Appeals court decision could determine parental rights on child vaccinations
The Colorado Court of Appeals has ruled that the constitutional rights of parents should have no more or less weight than other factors where a child’s safety is involved, in a case that pitted a father’s desire to vaccinate his children against his ex-wife’s religious objection.
Experts say that with the urgency to get people vaccinated against COVID-19, cases in which parents disagree about vaccinating their children could become more frequent.
At issue was the legal standard needed for William Blake Crouch’s desire to vaccinate their children to override Rebecca Greene Crouch’s religious objection.
When the couple divorced in 2017, their parenting plan included joint medical decision-making authority and said that absent a mutual agreement or court order, the children would not be vaccinated. However, William Crouch said he changed his mind about vaccination after researching the topic and after taking a business trip to Seattle during a measles outbreak there, which made him concerned about accidentally exposing his children to the disease.
William Crouch also said he did not share Rebecca Crouch’s religious beliefs, and the children did not follow restrictions based on their mother’s religion during their time with William Crouch.
The La Plata County District Court denied William Crouch’s request to modify their agreement for medical decision-making authority. The court said that while William Crouch successfully proved the children remaining unvaccinated would endanger their health, vaccination would interfere with Rebecca Crouch’s religious beliefs, so William Crouch needed to prove not vaccinating them would cause “substantial harm” to the children.

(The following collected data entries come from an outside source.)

==> design/flow/config.mk <==
export PLATFORM = sky130hd
export DESIGN_NAME = P1
export DESIGN_NICKNAME = P1
export VERILOG_FILES = /design/flow/design.v
export SDC_FILE = /design/flow/constraint.sdc
export NUM_CORES = 4
export LEC_CHECK = 1
export CORE_AREA = 10 10 70 70
export DIE_AREA = 0 0 80 80
==> design/flow/constraint.sdc <==
current_design P1

set clk_period 4.4
set clk_io_pct 0.2

create_clock -name clk0 -period $clk_period

set non_clock_inputs [all_inputs -no_clocks]
set_input_delay [expr $clk_period * $clk_io_pct] -clock clk0 $non_clock_inputs
set_output_delay [expr $clk_period * $clk_io_pct] -clock clk0 [all_outputs]
==> design/flow/design.v <==
module P1(
	input [3:0] X,
	input [3:0] Y,
	output [7:0] P
);
	wire c1,c2,c3,c4,c5,c6,c7,c8,c9,c10,c11;
	wire d1,d2,d3,d4,d5,d6,d7;
	wire e1,e2,e3;
	wire f1,f2,f3,f4,f5,f6,f7;
	wire g1,g2,g3,g4;
	and(c1,X[3],Y[1]),
 	   (c2,X[2],Y[2]),
	   (c3,X[1],Y[3]),
	   (c4,X[3],Y[0]),
	   (c5,X[2],Y[1]),
	   (c6,X[1],Y[2]),
	   (c7,X[2],Y[0]),
	   (c8,X[1],Y[1]),
	   (c9,X[0],Y[2]),
	   (c10,X[1],Y[0]),
	   (c11,X[0],Y[1]),
	   (P[0],X[0],Y[0]);
	FA fa1(c1,c2,c3,d2,d1);
	FA fa2(c4,c5,c6,d4,d3);
	FA fa3(c7,c8,c9,d6,d5);
	FA fa4(c10,c11,1'b0,P[1],d7);
	and(e1,X[2],Y[3]),
	   (e2,X[3],Y[2]),
	   (e3,X[0],Y[3]);
	FA fa5(e1,e2,d1,f2,f1);
	FA fa6(d2,d3,f5,f4,f3);
	FA fa7(d4,e3,d5,f6,f5);
	FA fa8(d6,d7,1'b0,P[2],f7);
	and(g1,X[3],Y[3]);
	FA fa9(g1,f1,g2,P[6],P[7]);
	FA fa10(f2,f3,g3,P[5],g2);
	FA fa11(f4,1'b0,g4,P[4],g3);
	FA fa12(f6,f7,1'b0,P[3],g4);
endmodule
module Test_P1; 
	reg [3:0] A,B;
	wire [7:0] P;
	initial
	begin
	$monitor("A = %b \t B = %b \t Product = %b",A,B,P);
	A = 4'b0010;	B = 4'b0100;
	#20
	A = 4'b1111;	B = 4'b0011;
	end
	P1 M1(A, B, P);
endmodule
module FA (A, B, cin, sum, cout);
	input A,B,cin;
	output sum,cout;
	assign sum = A^B^cin;
	assign cout = (A&B)|(A&cin)|(B&cin);
endmodule
==> design/flow/run.sh <==
#!/bin/bash
# OpenROAD 26Q1-2900-gdf79404cd8, Yosys 0.63+post, stock flow scripts
make -C /OpenROAD-flow-scripts/flow DESIGN_CONFIG=/design/flow/config.mk WORK_HOME=/design/flow/orfs finish
==> results.py <==
# Auto-generated metrics
metrics = {
    "detailed_routing": {
        "wl_per_cell_microns": 8.93,
        "wl_microns": 884,
        "viasPerCell": 2.95,
        "drtPass1Iterations": 2,
        "ant_nets": 0,
        "insertedDiodeCount": 0,
        "vias": 292,
        "dr.first_iter.drc_count": 4,
        "drc": 0,
    },
    "job": {
        "cap_violations": 0,
        "tool_warnings": 34,
    },
    "critical_path": {
        "critical_path_required_ns": 3.52,
        "cp_top_family": "adder cells",
        "worst_path_most_repeated_cell": "fa_2",
        "worst-path-buf-inv": 2,
        "cp_max_fo": 3,
        "critPathCaptureType": "output port",
        "path_cells": "buf_8 -> and2_4 -> fa_1 -> fa_2 -> fa_1 -> ha_2 -> fa_2 -> fa_2 -> buf_2",
        "cp_num_cells": 9,
        "slowest_stage": "fa_2",
        "slowest_delay_ns": 0.52,
        "crit_arrival_ns": 3.64,
        "worstSetupPathType": "in -> out",
        "startpoint_type": "input port",
    },
    "min_path": {
        "hold_end": "P[7]",
        "holdPathStages": 4,
        "hold_class": "in -> out",
        "hold_start": "X[3]",
    },
    "die": {
        "core_sq_um": 3420,
        "die_area_sq_um": 6400,
        "rows": 21,
        "die_w_microns": 80,
        "die-height_microns": 80,
        "fp-utilization": 0.106,
        "ios": 16,
    },
    "status": {
        "outcome": "complete, but fails checks",
        "violations": "setup timing",
    },
    "power": {
        "total_power_uw": 66.9,
        "ir_drop_uv": 19.5,
        "swShare": 0.339,
        "switching_power_uw": 22.7,
        "power_density_nw_per_um2": 112,
        "cellLeakagePower_uw": 0.000279,
        "pwr-share-clk": 0,
        "pwr-share-comb": 1.000,
        "power_frac_seq": 0,
        "intPower_uw": 44.2,
    },
    "timing": {
        "whs_ns": 2.29,
        "rsz0062_at_grt": "true",
        "slew-limit-headroom": 0.931,
        "slew_viol_final": 0,
        "period_used_share": 1.03,
        "setup-violations-final": 1,
        "post-route-min-period_ns": 4.52,
        "tightest_slew_ns": 0.103,
        "fmax_ghz": 0.221,
        "hold_viol_final": 0,
        "setup_ws_ns": -0.122,
    },
    "cells_and_area": {
        "area_delta_synth_final_pct": 65.1,
        "design_area_sq_um": 597,
        "post-route-util": 0.175,
        "lay_top_cells": "and2_4 (6), buf_6 (6)",
        "nClkBuffers": 0,
        "seqCellArea_sq_um": 0,
        "fillers": 377,
        "seq_cells": 0,
        "logic_area_sq_um": 325,
        "drive_gt1_frac": 0.491,
    },
    "grt": {
        "grt_pass1_wl_mm": 1.34,
        "grtUsageTotal": 0.0252,
        "overflow": 0,
        "grt_max_degree": 5,
        "antenna_found_initial": 0,
        "grt_pass1_vias": 294,
    },
    "placement": {
        "gp_congestion": 0.778,
        "placed_area_sq_um": 559,
        "dp_hpwl_microns": 839,
        "io_buffers": 16,
    },
    "synthesis": {
        "synth_cells": 38,
        "syn-cell-area_sq_um": 362,
        "avgSynthCellArea_sq_um": 9.52,
        "ys_cells": 38,
        "ys_warn_count": 0,
        "ys_types": 6,
        "ys_seq_frac": 0,
        "yosys_area_sq_um": 362,
    },
    "cts": {
        "cts_hold_buffers": 0,
    },
}
[routing by layer]
| layer | track usage | share of wire | vias to the layer above |
|---|---|---|---|
| met2 | 0.0522 | 0.61 | 4 |
| met4 | 0 | 0 | 0 |
| met3 | 0.00114 | 0.040 | 0 |
| li1 | - | - | 140 |
| met5 | 0 | 0 | - |
| met1 | 0.0286 | 0.35 | 148 |
$ cat constraint.sdc
current_design compare

set clk_period 7.2
set clk_io_pct 0.2

create_clock -name clk0 -period $clk_period

set non_clock_inputs [all_inputs -no_clocks]
set_input_delay [expr $clk_period * $clk_io_pct] -clock clk0 $non_clock_inputs
set_output_delay [expr $clk_period * $clk_io_pct] -clock clk0 [all_outputs]
<file path="/design/flow/config.mk">
export PLATFORM = sky130hd
export DESIGN_NAME = ALU
export DESIGN_NICKNAME = ALU
export VERILOG_FILES = /design/flow/design.v
export SDC_FILE = /design/flow/constraint.sdc
export NUM_CORES = 4
export LEC_CHECK = 1
export CORE_UTILIZATION = 40
</file>
<file path="/design/flow/constraint.sdc">
current_design ALU

set clk_period 30.2
set clk_io_pct 0.2

create_clock -name clk0 -period $clk_period

set non_clock_inputs [all_inputs -no_clocks]
set_input_delay [expr $clk_period * $clk_io_pct] -clock clk0 $non_clock_inputs
set_output_delay [expr $clk_period * $clk_io_pct] -clock clk0 [all_outputs]
</file>
<file path="/design/flow/run.sh">
#!/bin/bash
# OpenROAD 26Q1-2900-gdf79404cd8, Yosys 0.63+post, stock flow scripts
make -C /OpenROAD-flow-scripts/flow DESIGN_CONFIG=/design/flow/config.mk WORK_HOME=/design/flow/orfs finish
</file>
--- /design/flow/design.v ---
module mprcIOMSHR(input clk, input reset,
    output io_req_ready,
    input  io_req_valid,
    input [39:0] io_req_bits_addr,
    input [8:0] io_req_bits_tag,
    input [4:0] io_req_bits_cmd,
    input [2:0] io_req_bits_typ,
    input  io_req_bits_kill,
    input  io_req_bits_phys,
    input [63:0] io_req_bits_data,
    input  io_acquire_ready,
    output io_acquire_valid,
    output[25:0] io_acquire_bits_addr_block,
    output[1:0] io_acquire_bits_client_xact_id,
    output[1:0] io_acquire_bits_addr_beat,
    output io_acquire_bits_is_builtin_type,
    output[2:0] io_acquire_bits_a_type,
    output[16:0] io_acquire_bits_union,
    output[127:0] io_acquire_bits_data,
    input  io_grant_valid,
    input [1:0] io_grant_bits_addr_beat,
    input [1:0] io_grant_bits_client_xact_id,
    input [3:0] io_grant_bits_manager_xact_id,
    input  io_grant_bits_is_builtin_type,
    input [3:0] io_grant_bits_g_type,
    input [127:0] io_grant_bits_data,
    input  io_resp_ready,
    output io_resp_valid,
    output[39:0] io_resp_bits_addr,
    output[8:0] io_resp_bits_tag,
    output[4:0] io_resp_bits_cmd,
    output[2:0] io_resp_bits_typ,
    output[63:0] io_resp_bits_data,
    output io_resp_bits_nack,
    output io_resp_bits_replay,
    output io_resp_bits_has_data,
    output[63:0] io_resp_bits_store_data
);
  wire is_read;
  wire [127:0] T25;
  wire req_cmd_sc;
  wire [63:0] loadgen_data;
  wire [63:0] storegen_data;
  wire [7:0] storegen_mask;
  wire [63:0] wmask;
  wire [15:0] beat_mask;
  wire [127:0] bmask;
  reg [1:0] state;
  reg [39:0] req_addr;
  reg [8:0] req_tag;
  reg [4:0] req_cmd;
  reg [2:0] req_typ;
  reg req_kill;
  reg req_phys;
  reg [63:0] req_data;
  reg [63:0] grant_word;
  assign is_read =  (req_cmd[2'h3] == 1'h1) |
                    (req_cmd == 5'b00100) |
                    (req_cmd == 5'b00000) |
                    (req_cmd == 5'b00110) |
                    (req_cmd == 5'b00111);
  assign io_req_ready = state == 2'h0;
  assign io_acquire_valid = state == 2'h1;
  assign io_resp_valid = state == 2'h3;
  assign T25 = io_grant_bits_data >> {req_addr[2'h3], 6'h0};
  assign req_cmd_sc = req_cmd == 5'b00111;
  assign wmask = {8'h0 - storegen_mask[3'h7],
                  8'h0 - storegen_mask[3'h6],
                  8'h0 - storegen_mask[3'h5],
                  8'h0 - storegen_mask[3'h4],
                  8'h0 - storegen_mask[3'h3],
                  8'h0 - storegen_mask[3'h2],
                  8'h0 - storegen_mask[3'h1],
                  8'h0 - storegen_mask[3'h0]};
  assign beat_mask = storegen_mask << {req_addr[2'h3], 3'h0};
  assign bmask = wmask << {req_addr[2'h3], 6'h0};
  assign io_acquire_bits_addr_block = req_addr[5'h1f:3'h6];
  assign io_acquire_bits_client_xact_id = 2'h2;
  assign io_acquire_bits_addr_beat = req_addr[3'h5:3'h4];
  assign io_acquire_bits_is_builtin_type = 1'h1;
  assign io_acquire_bits_a_type = is_read ? 3'h0 : 3'h2;
  assign io_acquire_bits_union = is_read ? {4'h0, req_addr[2'h3:1'h0], req_typ, 6'h0} : {beat_mask, 1'h0};
  assign io_acquire_bits_data = {storegen_data, storegen_data} & bmask;
  assign io_resp_bits_addr = req_addr;
  assign io_resp_bits_tag = req_tag;
  assign io_resp_bits_cmd = req_cmd;
  assign io_resp_bits_typ = req_typ;
  assign io_resp_bits_data = loadgen_data;
  assign io_resp_bits_nack = 1'h0;
  assign io_resp_bits_replay = io_resp_valid;
  assign io_resp_bits_has_data = is_read;
  assign io_resp_bits_store_data = req_data;
  mprcLoadGen loadgen(
  .typ(req_typ),
  .addr(req_addr),
  .data_in({64'h0, grant_word}),
  .zero(req_cmd_sc),
  .data_out(loadgen_data),
  .data_word( )
  );
  mprcStoreGen storegen(
  .typ(req_typ),
  .addr(req_addr),
  .data_in({64'h0, req_data}),
  .data_out(storegen_data),
  .mask(storegen_mask),
  .data_word( )
  );
  always @(posedge clk) begin
    if(io_req_ready & io_req_valid) begin
      req_data <= io_req_bits_data;
      req_cmd <= io_req_bits_cmd;
      req_addr <= io_req_bits_addr;
      req_typ <= io_req_bits_typ;
      req_tag <= io_req_bits_tag;
      req_kill <= io_req_bits_kill;
      req_phys <= io_req_bits_phys;
    end
    if((state == 2'h2) & io_grant_valid & is_read) begin
      grant_word <= T25[6'h3f:1'h0];
    end
    if(reset) begin
      state <= 2'h0;
    end else if(io_resp_ready & io_resp_valid) begin
      state <= 2'h0;
    end else if((state == 2'h2) & io_grant_valid & ~is_read) begin
      state <= 2'h0;
    end else if((state == 2'h2) & io_grant_valid & is_read) begin
      state <= 2'h3;
    end else if(io_acquire_ready & io_acquire_valid) begin
      state <= 2'h2;
    end else if(io_req_ready & io_req_valid) begin
      state <= 2'h1;
    end
  end
endmodule
module mprcLoadGen(
  input [2:0] typ,
  input [39:0] addr,
  input [127:0] data_in,
  input zero,
  output [63:0] data_word,
  output [63:0] data_out
);
wire [63:0] data_64;
wire [31:0] data_32;
wire [15:0] data_16;
wire [7:0] data_8;
reg [63:0] data;
assign sign = ~typ[2];
assign data_64 = data_in[6'h3f:1'h0];
assign data_32 = addr[2] ? data_64[6'h3f:6'h20] : data_64[5'h1f:1'h0];
assign data_16 = addr[1] ? data_32[5'h1f:5'h10] : data_32[4'hf:1'h0];
assign data_8 = addr[0] ? data_16[4'hf:4'h8] : data_16[3'h7:1'h0];
assign data_word = typ[1:0] == 2'b10 ? {32'h0 - (sign&data_32[31]),data_32}: {data_64[6'h3f:6'h20],data_32};  
assign data_out = zero ? 64'h0 : data;
always @(*) begin
  case(typ[1:0])
    2'b00: data = {56'h0 - (sign&data_8[7]), data_8};
    2'b01: data = {48'h0 - (sign&data_16[15]),data_16};
    2'b10: data = {32'h0 - (sign&data_32[31]),data_32};
    2'b11: data = data_64;
  endcase  
end
endmodule
module mprcStoreGen(
  input [2:0] typ,
  input [39:0] addr,
  input [127:0] data_in,
  output [63:0] data_out,
  output [63:0] data_word,
  output [7:0] mask
);
  wire lower0;
  wire upper0;
  wire [1:0] res0;
  wire [1:0] lower1;
  wire [1:0] upper1_tpy;
  wire [1:0] upper1;
  wire [3:0] res1;
  wire [3:0] lower2;
  wire [3:0] upper2_typ;
  wire [3:0] upper2;
  wire [63:0] align_w;
  wire [63:0] align_h;
  wire [63:0] align_B;
  wire [63:0] align_32;
  wire [63:0] align_16;
  assign lower0 = addr[1'h0] == 1'h0;
  assign upper0 = addr[1'h0] | (2'h1 <= typ[1'h1:1'h0]);
  assign res0 = {upper0, lower0};
  assign lower1 = addr[1'h1] ? 2'h0 : res0;
  assign upper1_tpy = (2'h2 <= typ[1'h1:1'h0]) ? 2'h3 : 2'h0;
  assign upper1 = addr[1'h1] ? res0 : 2'h0;
  assign res1 = {upper1 | upper1_tpy, lower1};
  assign lower2 = addr[2'h2] ? 4'h0 : res1; 
  assign upper2_typ = (2'h3 <= typ[1'h1:1'h0]) ? 4'hf : 4'h0;
  assign upper2 = addr[2'h2] ? res1 : 4'h0;
  assign mask = {upper2 | upper2_typ, lower2};
  assign align_w = {data_in[5'h1f:1'h0], data_in[5'h1f:1'h0]};
  assign align_h = {data_in[4'hf:1'h0], data_in[4'hf:1'h0], data_in[4'hf:1'h0], data_in[4'hf:1'h0]};
  assign align_B = {align_B[3'h7:1'h0], align_B[3'h7:1'h0], align_B[3'h7:1'h0], align_B[3'h7:1'h0], 
                    align_B[3'h7:1'h0], align_B[3'h7:1'h0], align_B[3'h7:1'h0], align_B[3'h7:1'h0]};
  assign align_32 = typ[1'h1:1'h0] == 2'h2 ? align_w : data_in; 
  assign align_16 = typ[1'h1:1'h0] == 2'h1 ? align_h : align_32;
  assign data_out = typ[1'h1:1'h0] == 2'h0 ? align_B : align_16;
  assign data_word = align_32; 
endmodule
--- /design/flow/run.sh ---
#!/bin/bash
# OpenROAD 26Q1-2900-gdf79404cd8, Yosys 0.63+post, stock flow scripts
make -C /OpenROAD-flow-scripts/flow DESIGN_CONFIG=/design/flow/config.mk WORK_HOME=/design/flow/orfs finish
--- /design/flow/config.mk ---
export PLATFORM = sky130hd
export DESIGN_NAME = mprcIOMSHR
export DESIGN_NICKNAME = mprcIOMSHR
export VERILOG_FILES = /design/flow/design.v
export SDC_FILE = /design/flow/constraint.sdc
export NUM_CORES = 4
export LEC_CHECK = 1
export CORE_AREA = 10 10 317 317
export DIE_AREA = 0 0 327 327
--- /design/flow/constraint.sdc ---
current_design mprcIOMSHR

set clk_period 8.7
set clk_io_pct 0.2

create_clock -name clk0 -period $clk_period [get_ports {clk}]

set non_clock_inputs [all_inputs -no_clocks]
set_input_delay [expr $clk_period * $clk_io_pct] -clock clk0 $non_clock_inputs
set_output_delay [expr $clk_period * $clk_io_pct] -clock clk0 [all_outputs]
==> run notes <==
impl run done, here's what came out: hold_ws approximately 520 ps, power per cell area between 100 and 150 nW/um^2, core area approximately 93000 sq um, clk slew on worst S/H paths roughly 90 ps, Worst Hold Class reg -> reg, Setup CP Type reg -> out, final worst-path cycle share a little under two thirds, RSZ-0062 raised after global routing false, internal power between 0.0015 and 0.002 W, CTS Hold Bufs 0, via/cell ratio ~3.5, Top Layout Cells clkdlybuf4s50_1 (617), edfxtp_1 (185), nor2_1 (142), mux2_2 (94), hpwl dp just over 50 mm, Buf+Inv Stages, Crit Path 2, Total Routing Usage GR a little under an eighth, ys cells approximately 870, Cells after Synth roughly 870, die width 327 um, Buffers on Ports 617, Final ANT Viol Nets 0, Yosys chip area around 10000 sq um, Synth-to-Final Area Change 81.1%, clock power share between 30% and 40%, Avg WL per Cell between 20 and 25 um, Avg Cell Area, Syn 11.7 sq um, Synth Warn # 11, TritonCTS clock tree done, iteration count of the initial detailed-routing pass 5, I/O Pins around 640, pre-CTS WS between 3000 and 4000 ps, minimum clock period around 5600 ps, Crit path largest cell delay 710 ps, Pins Over Slew Limit 0, CP Capture Type output pin, sequential share of power about two fifths, Worst Path Required between 6000 and 7000 ps, Worst Path Arrival 3830 ps, Area leader share between 50% and 60%, Routed WL about 65 mm, Gates resized, CTS repair 0, die area roughly 110000 sq um, Unique cell types 39, chip height about 330 um, combinational fraction of design power between 20% and 30%, initial antenna violation count 10, biggest area cells edfxtp_1 (55%), mux2_2 (10%), mux2i_1 (5.7%), Fill cells 10200, H-tree depth 4, Post-CTS Setup Bufs 0, maximum clock insertion buffer count 2, crit-path cells buf_4 > nor2b_1 > a22o_1 > nand2_1 > a21oi_1 > clkdlybuf4s50_1, Seq share, synth a little under three fifths, CP max stage cell edfxtp_1, Slew HR between 30% and 40%, end-of-flow core utilization about a fifth, Num CTS Buffers 17, layout cell share with drive strength beyond 1 12.8%, family with the most delay on the worst path buffers and inverters, Final Hold Vio Count 0, pin count of the biggest net entering global routing between 90 and 100, Initial DRC Count approximately 600, DRC Markers 0, Setup TNS 0 ps, worst skew pair latency 520 ps, cell type with the largest total area edfxtp_1, vias in the first global route around 10000, first-pass GRT wire length around 86 mm, Synthesized registers between 150 and 200, FP Util roughly 11%, GR Overflow Total 0, post-synthesis cell area 10200 sq um, Setup crit start kind flop, clk_skew roughly 17 ps, asr flop ratio synth 0%, routed vias roughly 9400, Most common reg cell edfxtp_1, Root Driver clkbuf_16, number of placement rows roughly 110, number of flops mapped to enable cells by yosys around 190, dominant logic cell type in the layout clkdlybuf4s50_1, max capacitance violation total 0, f_max 180 MHz, final setup fails 0, status finished clean, number of logged tool warnings roughly 40, GP Congestion about 0.83, worst vdd ir approximately 0.15 mV, CP max FO roughly 44, P_sw between 0.0007 and 0.0008 W, CTS Sinks 189, sw frac ~29%, Leak around 6.3 nW, Worst Tran Pin Value approximately 900 ps, PnR worst setup slack roughly 3100 ps
worst paths after layout:
check / from / end / slack (ps) / cells past startpoint
worst min-delay path: state[1] / state[1] / 520 / 2
worst max register to register: req_cmd[0] / grant_word[27] / 6130 / 5
worst min register to register: state[1] / state[1] / 520 / 2
worst max-delay path: req_addr[2] / io_resp_bits_data[17] / 3130 / 6
cell families (layout without fill, tap and decap cells):
kind of cell | Yosys count | after routing | synth area share, %
mux | 167 | 167 | 19.4
simple gates | 295 | 295 | 12.7
flops | 189 | 189 | 55.4
buf+inv | 99 | 689 | 5.40
compound gates | 121 | 121 | 7.08
other cells | 2 | 12 | 0.0738
$ cat run.sh
#!/bin/bash
# OpenROAD 26Q1-2900-gdf79404cd8, Yosys 0.63+post, stock flow scripts
make -C /OpenROAD-flow-scripts/flow DESIGN_CONFIG=/design/flow/config.mk WORK_HOME=/design/flow/orfs finish
$ cat config.mk
export PLATFORM = sky130hd
export DESIGN_NAME = SILAR_generator
export DESIGN_NICKNAME = SILAR_generator
export VERILOG_FILES = /design/flow/design.v
export SDC_FILE = /design/flow/constraint.sdc
export NUM_CORES = 4
export LEC_CHECK = 1
export CORE_UTILIZATION = 40
$ cat constraint.sdc
current_design SILAR_generator

set clk_period 4.4
set clk_io_pct 0.2

create_clock -name clk0 -period $clk_period [get_ports {clk_i}]

set non_clock_inputs [all_inputs -no_clocks]
set_input_delay [expr $clk_period * $clk_io_pct] -clock clk0 $non_clock_inputs
set_output_delay [expr $clk_period * $clk_io_pct] -clock clk0 [all_outputs]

The court found William Crouch had not met that standard of proof.
According to the Court of Appeals, the district court should have focused on whether the advantage to the children of vaccination outweighs the harm caused by the change in decision-making authority. Infringement on Rebecca Crouch’s religious beliefs could factor in as harm caused, but should not have led the analysis, the court ruled.
“To the extent parents’ constitutional rights are relevant to the endangerment inquiry, they should be considered and weighed – without heightened scrutiny or deference,” Judge Neeti Pawar wrote. “In other words, the parents’ constitutional rights should be considered like any other factor that informs whether the harm likely to be caused by a reallocation of decision-making responsibility is outweighed by the advantage of the change.”
Steven Collis, the founding faculty director of the Bech-Loughlin First Amendment Center and of the Law and Religion Clinic at the University of Texas at Austin, said courts tend to avoid making value judgments about religious beliefs, but thanks to the coronavirus pandemic we likely have not seen the last of these types of cases.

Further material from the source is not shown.